Esta es la historia de un niño que
quiso jugar a ser dios.
Nunca supo exactamente si eligió este
juego, más sin embargo, nunca dejó de jugar. Dicen que fue el propio mundo
quien lo colocó, cual débil peón, en este dificultoso tablero. Comentan también
que fue él mismo quien voluntariamente se metió en esta enredadera de
sufrimiento muy poco recompensado. Él afirmaba que fue el hambre quien le hizo
participar eternamente en la conquista de algo, que en cierto modo, sabía que
no podía conseguir.
Sus amigos solían preguntarle que qué
era aquello que le impedía jugar con ellos a construir castillos de arena en la
playa, él solía contestar que sus castillos debían ser de hormigón, material
muy poco abundante por aquellos lares. La razón, aunque poco respaldada, era
obvia. Cuando subiese la marea, ellos volverían a su casa real, con su comida
real, con su ausencia de incertidumbre real. El niño, el cual únicamente tenía
como realidad el miedo a no conseguir esas realidades, luchaba a fuego por un
pedazo de estabilidad.
Tan solo quería no tener hambre, tan
solo quería no pensar.
Fueron pasando los años y compaginó su
vida normal con su guerra contra el mundo. No lo llevaba mal, de hecho, su
sonrisa llegó a ser tan real que incluso él mismo se la acabó creyendo.
Madrugaba un poco más que el resto y se acostumbró a no dormir del tirón. Su
cabeza funcionaba a cámara rápida, pero sus movimientos eran más tranquilos que
la palabra terciopelo.
Cuando alcanzó la madurez, llegó a la
conclusión de que había pasado tanto tiempo consigo mismo que aquello era lo
normal, que el resto del mundo no estaba viviendo o simplemente no estaban
aprovechando la cantidad de oportunidades que esta vida les ofrecía. No
obstante, veía como ellos viajaban, salían, se divertían constantemente y la
despreocupación de sus rostros llegaba a ser, como mínimo, insultante.
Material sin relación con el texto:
**config.mk**
```make
export PLATFORM = sky130hd
export DESIGN_NAME = ordered_sequence_store
export DESIGN_NICKNAME = d
export VERILOG_FILES = /design/src/sv/oss_pkg.sv /design/src/sv/oss_ram.sv /design/src/sv/oss_ctrl.sv /design/src/sv/oss_dpath.sv /design/src/sv/ordered_sequence_store.sv
export SDC_FILE = /design/constraint.sdc
export NUM_CORES = 2
export LEC_CHECK = 0
export BUFFER_PORTS_ARGS = -buffer_cell sky130_fd_sc_hd__clkbuf_2
export CORE_ASPECT_RATIO = 2
export CORE_UTILIZATION = 55
export DETAILED_ROUTE_END_ITERATION = 6
export PLACE_DENSITY = 0.71
export SLEW_MARGIN = 10
export SYNTH_ARGS = -nofsm -noshare
export SYNTH_HDL_FRONTEND = slang
export SYNTH_SLANG_ARGS = --single-unit
```
**constraint.sdc**
```tcl
create_clock -name aclk -period 11.3 [get_ports aclk]
set_input_delay 1.695 -clock aclk [delete_from_list [all_inputs] [get_ports aclk]]
set_output_delay 1.695 -clock aclk [all_outputs]
set_load 0.02 [all_outputs]
```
Estaba claro que se habían diferenciado
dos caminos, uno de los dos, absurdo.
No importa, el tiempo fue pasando y con
él fuimos envejeciendo. Todo cambiaba y a su vez todo seguía igual, era difícil
comprender hacia donde iba aquel niño que se había hecho grande pero que nunca
llegaba a crecer del todo. Era feliz, a su manera era feliz. El mundo, sin
embargo, se empeñaba en ponerle metas cada vez más complicadas y en ocultarle
el lugar donde se escondía el final de la partida.
Nunca supimos si aquel niño grande dejó
de pasar hambre, si consiguió llegar a conquistarlo todo. Solo sabemos que el
día que desapareció, dejo un papel escrito a lápiz, muestra inequívoca de que
siempre quiso ser inocente.
Sus últimas palabras fueron:
Yo también quise
jugar a construir castillos de arena, pero alguien me lo impidió. Tan solo me
inventé este juego para poder jugar a algo.